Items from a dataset
$ cat src/rtl/hazard_ctrl_unit.sv
// Hazard control for the RV32I 5-stage pipeline: EX operand forwarding,
// counted load-use stalls, long-latency scoreboard and branch flush.
module hazard_ctrl_unit #(
    parameter  int NFWD     = 2,
    parameter  int RADDR_W  = 5,
    parameter  int LU_STALL = 1,
    localparam int SEL_W    = $clog2(NFWD + 1),
    localparam int NREGS    = 2 ** RADDR_W
) (
    input  logic                    clk,
    input  logic                    rst,
    input  logic [NFWD*RADDR_W-1:0] fwd_rd,
    input  logic [NFWD-1:0]         fwd_RegWEn,
    input  logic [RADDR_W-1:0]      id_ex_rs1,
    input  logic [RADDR_W-1:0]      id_ex_rs2,
    output logic [SEL_W-1:0]        fwd_sel_A,
    output logic [SEL_W-1:0]        fwd_sel_B,
    input  logic [RADDR_W-1:0]      if_id_rs1,
    input  logic [RADDR_W-1:0]      if_id_rs2,
    input  logic                    if_id_rs1_used,
    input  logic                    if_id_rs2_used,
    input  logic [RADDR_W-1:0]      if_id_rd,
    input  logic                    if_id_RegWEn,
    input  logic [RADDR_W-1:0]      id_ex_rd,
    input  logic                    id_ex_MemRead,
    input  logic                    long_issue,
    input  logic [RADDR_W-1:0]      long_issue_rd,
    input  logic                    long_done,
    input  logic [RADDR_W-1:0]      long_done_rd,
    input  logic                    br_taken,
    output logic                    pc_stall,
    output logic                    if_id_stall,
    output logic                    id_ex_bubble,
    output logic                    if_id_flush,
    output logic                    id_ex_flush,
    output logic [NREGS-1:0]        busy,
    output logic [31:0]             stall_cnt
);

    typedef enum logic {
        IDLE,
        LU_WAIT
    } state_t;

    state_t            state;
    logic [2:0]        lu_cnt;
    logic              lu_hz;
    logic              score_hz;
    logic              stall;
    logic [NREGS-1:0]  set_mask;
    logic [NREGS-1:0]  clr_mask;
    logic [NREGS-1:0]  busy_nxt;

    // Walk oldest to youngest so the youngest matching source wins.
    always_comb begin
        fwd_sel_A = '0;
        fwd_sel_B = '0;
        for (int k = NFWD - 1; k >= 0; k--) begin
            if (fwd_RegWEn[k] && fwd_rd[k*RADDR_W +: RADDR_W] != '0) begin
                if (fwd_rd[k*RADDR_W +: RADDR_W] == id_ex_rs1)
                    fwd_sel_A = SEL_W'(k + 1);
                if (fwd_rd[k*RADDR_W +: RADDR_W] == id_ex_rs2)
                    fwd_sel_B = SEL_W'(k + 1);
            end
        end
    end

    always_comb begin
        lu_hz = id_ex_MemRead && (id_ex_rd != '0) &&
                ((if_id_rs1_used && if_id_rs1 == id_ex_rd) ||
                 (if_id_rs2_used && if_id_rs2 == id_ex_rd));
        score_hz = (if_id_rs1_used && busy[if_id_rs1]) ||
                   (if_id_rs2_used && busy[if_id_rs2]) ||
                   (if_id_RegWEn && busy[if_id_rd]);
        stall = ((state == LU_WAIT) || (state == IDLE && lu_hz) ||
                 score_hz) && !br_taken;
    end

    assign pc_stall     = stall;
    assign if_id_stall  = stall;
    assign id_ex_bubble = stall;
    assign if_id_flush  = br_taken;
    assign id_ex_flush  = br_taken;

    // Set is OR-ed in after clear so a same-cycle issue/retire keeps the bit.
    always_comb begin
        set_mask    = long_issue ? (NREGS'(1) << long_issue_rd) : '0;
        clr_mask    = long_done ? (NREGS'(1) << long_done_rd) : '0;
        busy_nxt    = (busy & ~clr_mask) | set_mask;
        busy_nxt[0] = 1'b0;
    end

    always_ff @(posedge clk) begin
        if (rst) begin
            state     <= IDLE;
            lu_cnt    <= '0;
            busy      <= '0;
            stall_cnt <= '0;
        end else begin
            busy <= busy_nxt;
            if (stall && stall_cnt != 32'hFFFF_FFFF)
                stall_cnt <= stall_cnt + 32'd1;
            if (br_taken) begin
                state  <= IDLE;
                lu_cnt <= '0;
            end else begin
                unique case (state)
                    IDLE: begin
                        if (lu_hz && LU_STALL > 1) begin
                            state  <= LU_WAIT;
                            lu_cnt <= 3'(LU_STALL - 1);
                        end
                    end
                    LU_WAIT: begin
                        if (lu_cnt == 3'd1) begin
                            state  <= IDLE;
                            lu_cnt <= '0;
                        end else begin
                            lu_cnt <= lu_cnt - 3'd1;
                        end
                    end
                    default: begin
                        state  <= IDLE;
                        lu_cnt <= '0;
                    end
                endcase
            end
        end
    end

endmodule
File: src/rtl/ext_b_resp_gen_ipa.sv
// AXI write-response generator: pairs accepted AW info with write-burst completions in order.
// Optional macro EXT_B_RESP_SLVERR_EN stores per-burst error flags and reports SLVERR on B.
module ext_b_resp_gen_ipa #(
    parameter int ID_WIDTH   = 4,
    parameter int USER_WIDTH = 6,
    parameter int DEPTH      = 4
) (
    input  logic                    clk_i,
    input  logic                    rst_ni,
    input  logic                    aw_valid_i,
    input  logic [ID_WIDTH-1:0]     aw_id_i,
    input  logic [USER_WIDTH-1:0]   aw_user_i,
    output logic                    aw_ready_o,
    input  logic                    wl_valid_i,
    input  logic                    wl_err_i,
    output logic                    wl_ready_o,
    output logic                    b_valid_o,
    output logic [1:0]              b_resp_o,
    output logic [ID_WIDTH-1:0]     b_id_o,
    output logic [USER_WIDTH-1:0]   b_user_o,
    input  logic                    b_ready_i,
    output logic [$clog2(DEPTH):0]  outstanding_o
);

    localparam int PTR_W = $clog2(DEPTH);
    localparam int CNT_W = PTR_W + 1;
    localparam int AW_W  = ID_WIDTH + USER_WIDTH;

    logic [AW_W-1:0]       aw_mem_q [DEPTH];
    logic [AW_W-1:0]       aw_mem_d [DEPTH];
    logic [PTR_W-1:0]      aw_wr_q, aw_wr_d, aw_rd_q, aw_rd_d;
    logic [CNT_W-1:0]      aw_cnt_q, aw_cnt_d;
    logic [CNT_W-1:0]      wl_cnt_q, wl_cnt_d;
    logic                  b_valid_q, b_valid_d;
    logic [ID_WIDTH-1:0]   b_id_q, b_id_d;
    logic [USER_WIDTH-1:0] b_user_q, b_user_d;

    logic                  aw_push, wl_push, load;
    logic [AW_W-1:0]       aw_head;

    assign aw_ready_o    = (aw_cnt_q != CNT_W'(DEPTH));
    assign wl_ready_o    = (wl_cnt_q != CNT_W'(DEPTH));
    assign aw_push       = aw_valid_i && aw_ready_o;
    assign wl_push       = wl_valid_i && wl_ready_o;
    // An entry pushed this cycle into an empty FIFO is forwarded straight to the B register.
    assign load          = ((aw_cnt_q != '0) || aw_push) && ((wl_cnt_q != '0) || wl_push)
                           && (!b_valid_q || b_ready_i);
    assign aw_head       = (aw_cnt_q == '0) ? {aw_id_i, aw_user_i} : aw_mem_q[aw_rd_q];

    assign b_valid_o     = b_valid_q;
    assign b_id_o        = b_id_q;
    assign b_user_o      = b_user_q;
    assign outstanding_o = aw_cnt_q + CNT_W'(b_valid_q);

    always_comb begin
        aw_mem_d = aw_mem_q;
        aw_wr_d  = aw_wr_q;
        aw_rd_d  = aw_rd_q;
        if (aw_push) begin
            aw_mem_d[aw_wr_q] = {aw_id_i, aw_user_i};
            aw_wr_d           = aw_wr_q + PTR_W'(1);
        end
        if (load) begin
            aw_rd_d = aw_rd_q + PTR_W'(1);
        end
        aw_cnt_d  = aw_cnt_q + CNT_W'(aw_push) - CNT_W'(load);
        wl_cnt_d  = wl_cnt_q + CNT_W'(wl_push) - CNT_W'(load);
        b_valid_d = b_valid_q;
        b_id_d    = b_id_q;
        b_user_d  = b_user_q;
        if (load) begin
            b_valid_d = 1'b1;
            b_id_d    = aw_head[AW_W-1:USER_WIDTH];
            b_user_d  = aw_head[USER_WIDTH-1:0];
        end else if (b_ready_i) begin
            b_valid_d = 1'b0;
        end
    end

    always_ff @(posedge clk_i or negedge rst_ni) begin
        if (!rst_ni) begin
            for (int i = 0; i < DEPTH; i++) begin
                aw_mem_q[i] <= '0;
            end
            aw_wr_q   <= '0;
            aw_rd_q   <= '0;
            aw_cnt_q  <= '0;
            wl_cnt_q  <= '0;
            b_valid_q <= 1'b0;
            b_id_q    <= '0;
            b_user_q  <= '0;
        end else begin
            aw_mem_q  <= aw_mem_d;
            aw_wr_q   <= aw_wr_d;
            aw_rd_q   <= aw_rd_d;
            aw_cnt_q  <= aw_cnt_d;
            wl_cnt_q  <= wl_cnt_d;
            b_valid_q <= b_valid_d;
            b_id_q    <= b_id_d;
            b_user_q  <= b_user_d;
        end
    end

`ifdef EXT_B_RESP_SLVERR_EN
    logic             err_mem_q [DEPTH];
    logic             err_mem_d [DEPTH];
    logic [PTR_W-1:0] wl_wr_q, wl_wr_d, wl_rd_q, wl_rd_d;
    logic [1:0]       b_resp_q, b_resp_d;
    logic             err_head;

    assign err_head = (wl_cnt_q == '0) ? wl_err_i : err_mem_q[wl_rd_q];
    assign b_resp_o = b_resp_q;

    always_comb begin
        err_mem_d = err_mem_q;
        wl_wr_d   = wl_wr_q;
        wl_rd_d   = wl_rd_q;
        b_resp_d  = b_resp_q;
        if (wl_push) begin
            err_mem_d[wl_wr_q] = wl_err_i;
            wl_wr_d            = wl_wr_q + PTR_W'(1);
        end
        if (load) begin
            wl_rd_d  = wl_rd_q + PTR_W'(1);
            b_resp_d = err_head ? 2'b10 : 2'b00;
        end
    end

    always_ff @(posedge clk_i or negedge rst_ni) begin
        if (!rst_ni) begin
            for (int i = 0; i < DEPTH; i++) begin
                err_mem_q[i] <= 1'b0;
            end
            wl_wr_q  <= '0;
            wl_rd_q  <= '0;
            b_resp_q <= 2'b00;
        end else begin
            err_mem_q <= err_mem_d;
            wl_wr_q   <= wl_wr_d;
            wl_rd_q   <= wl_rd_d;
            b_resp_q  <= b_resp_d;
        end
    end
`else
    // Without error reporting the completion FIFO degenerates to a counter.
    logic unused_err;
    assign unused_err = wl_err_i;
    assign b_resp_o   = 2'b00;
`endif

endmodule

File: config.mk
export PLATFORM = sky130hd
export DESIGN_NAME = ext_b_resp_gen_ipa
export DESIGN_NICKNAME = d
export VERILOG_FILES = /design/src/rtl/ext_b_resp_gen_ipa.sv
export SDC_FILE = /design/constraint.sdc
export NUM_CORES = 1
export LEC_CHECK = 0
export BUFFER_PORTS_ARGS = -buffer_cell sky130_fd_sc_hd__buf_2
export CORE_MARGIN = 4
export CORE_UTILIZATION = 30
export CTS_CLUSTER_SIZE = 30
export DETAILED_ROUTE_END_ITERATION = 6
export PLACE_DENSITY_LB_ADDON = 0.08
export SLEW_MARGIN = 30
export SYNTH_ARGS = -nofsm -noshare
export SYNTH_HDL_FRONTEND = slang
export SYNTH_SLANG_ARGS = --single-unit
File: constraint.sdc
create_clock -name clk_i -period 4.96 [get_ports clk_i]
set_clock_uncertainty 0.2 [all_clocks]
set_input_delay 1.24 -clock clk_i [delete_from_list [all_inputs] [get_ports clk_i]]
set_output_delay 1.24 -clock clk_i [all_outputs]
set_load 0.03 [all_outputs]
* After elaboration in Yosys (flattened, before gate mapping)
Index checks and enable logic that the tools add are counted.
** Word-level totals
- Bits in registers :: 61
- Latch bits :: 0
- RAM bits :: 0
- Bits in read-only memories :: 0
- Input port bits :: 16
- Output and inout port bits :: 18
- Logic and storage cells :: 47
- Memories kept :: 0
** Cells by class
- $add $sub $neg :: 7
- Multipliers :: 0
- Div/mod/pow operators :: 0
- $lt $le $gt $ge :: 3
- Equality and inequality tests :: 2
- Shift operators :: 0
- Muxes and demuxes :: 9
- Bitwise gates (word level) :: 2
- Reduce and logical (&&, ||, !) cells :: 13
** Operators by type and width (count)
- bitwise mux 40 bit :: 1
- two-way mux 10 bit :: 4
- binary-select mux 10 bit (select 2 bit) :: 1
- demux 10 bit (select 2 bit) :: 1
- adder 3 x 1 -> 3 bit :: 3
- >= comparator 3 bit (second input constant) :: 2
- != test 3 bit (second input constant) :: 2
- inverter 2 -> 3 bit :: 2
- nonzero test 3 bit :: 2
- subtractor 3 x 1 -> 3 bit :: 2
- logical AND 1 bit :: 5
- adder 2 x 1 -> 2 bit (second input constant) :: 2
- zero test 3 bit :: 1
- logical OR 1 bit :: 3
- less-than comparator 3 x 1 -> 1 bit (second input constant) :: 1
- two-way mux 1 bit :: 2
- nonzero test 2 bit :: 1
- zero test 1 bit :: 1

* Logic depth before layout (Yosys ltp)
Gate-level depths: netlist of the first run.
- Depth in word-level cells :: 6
- Gate-level depth with buffers :: 10
- Depth with buffers taken out :: 9

* Least setup slack after synthesis of the first run
Ideal clock, no wire load.
- Kind :: input port to flip-flop
- From :: in wl_valid_i
- To :: reg aw_cnt_q[2]
- Library setup time :: 0.126 ns
- Arrival time :: 3.095 ns
- Data required time :: 4.634 ns
- Setup slack :: 1.539 ns
- Stages on the path :: 10
- Path buffers :: 1
- Path through :: or4_4 > o211a_2 > buf_6 > ha_1 > inv_1 > ha_1 > inv_1 > fa_1 > xnor2_1 > xnor2_1
** On the way
- Cells in the longest elaborated chain, start to end :: 5
** Ends and longest elaborated chain
- start: declaration :: line 14 : input logic wl_valid_i,
- logical AND 1 bit :: line 44 : assign wl_push = wl_valid_i && wl_ready_o;
- logical OR 1 bit :: line 46 : assign load = ((aw_cnt_q != '0) || aw_push) && ((wl_cnt_q != '0) || wl_push)
- logical AND 1 bit :: line 46
- logical AND 1 bit :: line 47 : && (!b_valid_q || b_ready_i);
- subtractor 3 x 1 -> 3 bit :: line 66 : aw_cnt_d = aw_cnt_q + CNT_W'(aw_push) - CNT_W'(load);
- net aw_cnt_d[2] :: line 32 : logic [CNT_W-1:0] aw_cnt_q, aw_cnt_d;
- end signal: assignment :: line 96 : aw_cnt_q <= aw_cnt_d;
- end: declaration :: line 32
The timed path passes the listed nets, and every way through them passes these cells.
A chain may end at the register's enable or synchronous reset.

* Worst setup path after layout of the first run
Ends and elaborated chain as after synthesis.

==> results of run 1 <==
==> kinds of logic after synthesis <==
kind of cell               synth area share [%]
muxes                                     32.46
and+or+nand+nor                           3.293
xor gates and xnor gates                  2.395
DFF                                       52.18
AOI/OAI and AO/OA                        0.8980
other                                    0.1282
adders and majority gates                 5.646
buffers and inverters                     2.994
==> where the power goes <==
group	leakage (nW)	switching (W)	internal [W]	total (W)
combinational	0.687	0.000496	0.000625	0.00112
clock	0.0926	0.000181	0.000220	0.000401
sequential	0.719	0.000188	0.000761	0.000948
==> routing by layer <==
metal | GRT usage, % | up-vias | wire [µm]
met2 | 19.87 | 24 | 3122
met5 | 0 | - | 0
li1 | - | 734 | -
met3 | 3.672 | 6 | 232
met1 | 13.77 | 860 | 2640
met4 | 3.562 | 0 | 63
==> cell type report <==
type | instances | area, µm² | area share, %
repair buffers | 31 | 157.7 | 4.681
well taps | 129 | 161.4 | 4.792
multi-input cells | 109 | 1315 | 39.04
flip-flops and latches | 61 | 1526 | 45.32
clock inverters | 1 | 5.005 | 0.1486
inverters | 8 | 30.03 | 0.8915
clock buffers | 14 | 172.7 | 5.126
==> per-stage QoR <==
step	util [%]	total power, W	area [µm²]	std cells	worst slack (ns)
after floorplan	-	0.001841	2929	186	1.539
final	35.94	0.002471	3368	353	1.632
after global placement	34.05	0.002042	3191	338	1.313
after detailed placement	34.05	0.002112	3191	338	1.276
after global routing	35.94	0.002647	3368	353	1.516
after CTS	35.94	0.002525	3368	353	1.635
==> synthesized netlist by cell type <==
cell type and instances:
or4_4 1, inv_1 8, nand2b_1 1, nor2_1 1, o2111a_1 1, or3b_1 1, nand3_2 4, mux2_4 8
fa_1 2, xnor2_1 5, nand2_1 4, buf_2 1, xor2_1 3, mux2_2 53, or3_4 1, o21ai_0 1
dfrtp_1 61, buf_6 2, mux4_2 8, o211a_2 1, mux4_1 2, conb_1 1, buf_4 3, clkbuf_1 2
ha_1 10
==> final timing paths <==
kind / endpoint / startpoint / cells past startpoint
max in group asynchronous: aw_rd_q[0] / rst_ni / 2
min in group asynchronous: wl_cnt_q[1] / rst_ni / 1
setup / recovery: aw_cnt_q[2] / wl_valid_i / 10
hold reg to reg: aw_mem_q[22] / aw_mem_q[22] / 1
setup reg to reg: aw_cnt_q[2] / aw_cnt_q[1] / 9
hold / removal: aw_mem_q[22] / aw_mem_q[22] / 1
==> worst max-delay path: cells and delay by family <==
kind	cells	cell delay, ns
buffers and inverters	3	0.20
AOI/OAI and AO/OA	1	0.32
xor gates and xnor gates	2	0.27
and+or+nand+nor	1	0.43
adders and majority gates	3	0.85
==> sequential cells by signal (all words and copies together) (netlist names) <==
register,count
aw_mem_q,40
b_user_o,6
b_id_o,4
aw_cnt_q,3
wl_cnt_q,3
aw_rd_q,2
aw_wr_q,2
b_valid_o,1
==> reports/results.ini, run 1 <==
[run_status]
status = completed

[cells_and_area]
syn_to_final_growth_pct = 15.14
fillers = 918
layout_common_cells = dfrtp_1 (61), mux2_2 (53), buf_2 (30)
drive_above_1_share_pct = 53.57
final_common_cell = dfrtp_1
diodes = 0
nets = 248

[cts]
root_buffer = clkbuf_8
cts_tree = built
ctsHoldBuffers = 0
cts_setup_buffers = 0
cts.sinks = 61
clk_pin_slew_ns = 0.06
ctsResizeCount = 0
worstSkewPairLatency_ns = 0.32
cts_htree_levels = 3
cts_buffer_depth = 2
numCtsBuffers = 9

[synthesis]
avgSynthCellArea_um2 = 15.81
yosysTopAreaCell = dfrtp_1
ys_warn_count = 0
synth_top_area_share_pct = 52.18
ys_types = 25
netlist_area_um2 = 2925
synth.area.top_cells = dfrtp_1 (52%), mux2_2 (20%), mux4_2 (6.2%), ha_1 (4.3%), mux2_4 (4.1%)
ys_seq_elements = 61
synth-seq-area-share_pct = 52.18
synthCells = 185

[floorplanning]
dieArea_um2 = 11390
dieHeight_um = 106.7
start_util_pct = 31.21
ios = 34
core_um2 = 9371
num_rows = 35
die_x_um = 106.7

[critical_path]
worstPathMaxFanout = 13
required_ns = 4.96
critPathLaunchType = primary input
r2r_slack_ns = 1.96
cp_slowest_cell = or4_4
crit_type = primary input to flip-flop
end_kind = flip-flop
crit_chain = buf_2 -> or4_4 -> o211a_2 -> ha_1 -> inv_1 -> ha_1 -> inv_1 -> fa_1 -> xnor2_1 -> xnor2_1
cpPeakStageDelay_ns = 0.43
arrival_ns = 3.33

[global_route]
grt_pass1_wl_um = 9894
antenna_found_initial = 0
grt_pass1_vias = 1850
grt_usage_pct = 11.55
grt_overflow = 0
grt_max_degree = 32

[route]
viasPerCell = 4.601
post_drt_wl_per_cell_um = 17.16
vias = 1624
antenna_left = 0
drc = 0
finalWirelength_um = 6058
drt_iter0_drc = 56
firstDrtPassIters = 4

[timing]
fin_crit_sh_pct = 67.11
hold_viol = 0
fin_crit_ns = 3.328
grt_setup_unrepaired = false
holdWs_ns = 0.2985
tns_ns = 0
max_freq_mhz = 300.4
worstMarginPinSlew_ns = 0.7625
setup_viol = 0
slew_headroom_pct = 49.16
maxSlewViolCount = 0

[place]
io_buffers = 30
hpwl_um = 4047
place_congestion = 0.7414

[pwr]
p_per_area_nw_per_um2 = 733.5
ir_drop_uv = 250.9
p_leak_nw = 1.499

[flow_run]
maxCapViolations = 0

[worst_hold_path]
min_path_type = flip-flop to flip-flop

(Power assumes the default switching activity.)
==> inputs of run 2 (changes only) <==
==> constraint.sdc (replaced) <==
create_clock -name clk_i -period 3.45 [get_ports clk_i]
set_clock_uncertainty 0.2 [all_clocks]
set_input_delay 0.8625 -clock clk_i [delete_from_list [all_inputs] [get_ports clk_i]]
set_output_delay 0.8625 -clock clk_i [all_outputs]
set_load 0.03 [all_outputs]
==> run 2 against run 1 <==
Count of clock-buffer cells in the layout decreased by 4. Largest power group unchanged. Combinational power increased by 47%. Worst setup slack got worse by 1.1 ns. Via count increased by 1.1%.
==> reports/results.ini, run 2 (synthesized netlist as in run 1, its figures left out) <==
[timing]
worstMarginPinSlew_ns = 0.5985  ; -0.1640 ns
holdWs_ns = 0.09871  ; -0.1998 ns
fin_crit_sh_pct = 83.24
tns_ns = 0  ; unchanged
fin_crit_ns = 2.872
max_freq_mhz = 348.2
setup_viol = 0  ; unchanged
maxSlewViolCount = 0  ; unchanged
grt_setup_unrepaired = false
slew_headroom_pct = 60.10  ; +11 points
hold_viol = 0  ; unchanged

[cells_and_area]
fin_area_um2 = 3437  ; +2.0%
drive_above_1_share_pct = 55.26  ; +1.7 points
syn_to_final_growth_pct = 17.49
finalNonFillerCells = 357  ; +1.1%
diodes = 0  ; unchanged
final_common_cell = dfrtp_1
layout_common_cells = dfrtp_1 (61), mux2_2 (53), buf_2 (30)
nets = 251  ; +1.2%
max_flop_register = aw_mem_q
largest_reg_flops = 40  ; unchanged

[critical_path]
worstReg2RegStart = aw_cnt_q[1]
crit_type = flip-flop to flip-flop
r2r_slack_ns = 0.58  ; -1.38 ns
worstPathMaxFanout = 13  ; unchanged
end_kind = flip-flop
required_ns = 3.51  ; -1.45 ns
r2r-end = wl_cnt_q[2]
crit_end = wl_cnt_q[2]
reg2regPathDepth = 8  ; -1
cp_slowest_cell = or3_4
crit_start = aw_cnt_q[1]
crit_chain = or3_4 -> o211a_2 -> ha_1 -> inv_1 -> ha_1 -> fa_1 -> xnor2_1 -> xnor2_1
cp_top_family = adder cells
cpPeakStageDelay_ns = 0.54  ; +0.11 ns
critPathLaunchType = flip-flop
cp.depth = 8  ; -2
arrival_ns = 2.93  ; -0.40 ns
cp_num_buf_inv = 1  ; -2

[floorplanning]
ios = 34  ; unchanged
die_x_um = 106.7  ; unchanged
dieArea_um2 = 11390  ; unchanged
dieHeight_um = 106.7  ; unchanged
start_util_pct = 31.21  ; unchanged
core_um2 = 9371  ; unchanged
num_rows = 35  ; unchanged

[route]
dr_wl_met3_um = 221  ; -4.7%
drt_iter0_drc = 30  ; -46%
m1WireLength_um = 2627  ; -0.49%
finalWirelength_um = 6256  ; +3.3%
drc = 0  ; unchanged
viasPerCell = 4.599  ; about the same
post_drt_wl_per_cell_um = 17.52  ; +2.1%
vias = 1642  ; +1.1%
wl_met2_um = 3228  ; +3.4%
antenna_left = 0  ; unchanged
top_layer_used = met4
firstDrtPassIters = 3  ; -1

[cts]
worstSkewPairLatency_ns = 0.34  ; +0.02 ns
numCtsBuffers = 9  ; unchanged
cts_htree_levels = 3  ; unchanged
ctsResizeCount = 0  ; unchanged
cts.sinks = 61  ; unchanged
cts_buffer_depth = 2  ; unchanged
root_buffer = clkbuf_8
clk_pin_slew_ns = 0.07  ; about the same
ctsHoldBuffers = 0  ; unchanged
cts_setup_buffers = 0  ; unchanged
cts_tree = built

[worst_hold_path]
min_path_type = primary input to asynchronous set/reset pin

[pwr]
ir_drop_uv = 383.7  ; +53%
p_leak_nw = 1.533  ; +2.3%
p_per_area_nw_per_um2 = 1084  ; +48%

[place]
place_congestion = 0.6463  ; -13%
hpwl_um = 4311  ; +6.5%
placed_area_um2 = 3213  ; +0.71%
io_buffers = 30  ; unchanged
placed_cells = 341  ; +0.89%

[global_route]
grt_pass1_wl_um = 10320  ; +4.3%
grt_max_degree = 34  ; +6.3%
antenna_found_initial = 0  ; unchanged
grt_pass1_vias = 1888  ; +2.1%
grt_usage_pct = 12.11  ; +0.56 points
grt_overflow = 0  ; unchanged

[run_status]
status = completed

[flow_run]
maxCapViolations = 0  ; unchanged

## run 2: area by class of cell
type                            instances  area (µm²)
Tap cell                              129       161.4
Clock inverter                          6       86.33
Clock buffer                           10       137.6
Timing Repair Buffer                   34       180.2
Fill cell                             944        5934
Sequential cell                        61        1526
Multi-Input combinational cell        109        1315
Inverter                                8       30.03
## run 2: worst min path at each step
stage,slack [ns],from,end,cells past startpoint
final,0.1,rst_ni,aw_cnt_q[1],1
after global routing,0.08,rst_ni,aw_cnt_q[1],1
after CTS,0.09,rst_ni,aw_cnt_q[1],1
after detailed placement,0.29,aw_mem_q[6],aw_mem_q[6],1
after global placement,0.28,aw_mem_q[12],aw_mem_q[12],1
after floorplan,0.27,aw_mem_q[21],aw_mem_q[21],1
## run 2: routing by layer
layer,vias to the layer above,global-route usage (%)
li1,746,-
met1,852,14.72
met2,28,20.01
met3,16,2.769
met4,0,6.393
met5,-,0
## run 2: report_power, final
part	switching, W	internal [W]	total [W]
sequential	0.000264	0.00109	0.00136
clock	0.000291	0.000425	0.000716
combinational	0.000741	0.000913	0.00165
## run 2: per-stage QoR
step,worst slack (ns),util [%],total power (W)
floorplan,0.4061,-,0.002647
global placement,0.3299,34.29,0.002962
detailed placement,0.2976,34.29,0.003072
CTS,0.5491,36.68,0.003803
global route,0.4482,36.68,0.003984
finish,0.5784,36.68,0.003727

◆ What this task involves ◆
Work out how many lines in the records above hold the string "majority", then give only that count.

◆ Solution to this exercise ◆
2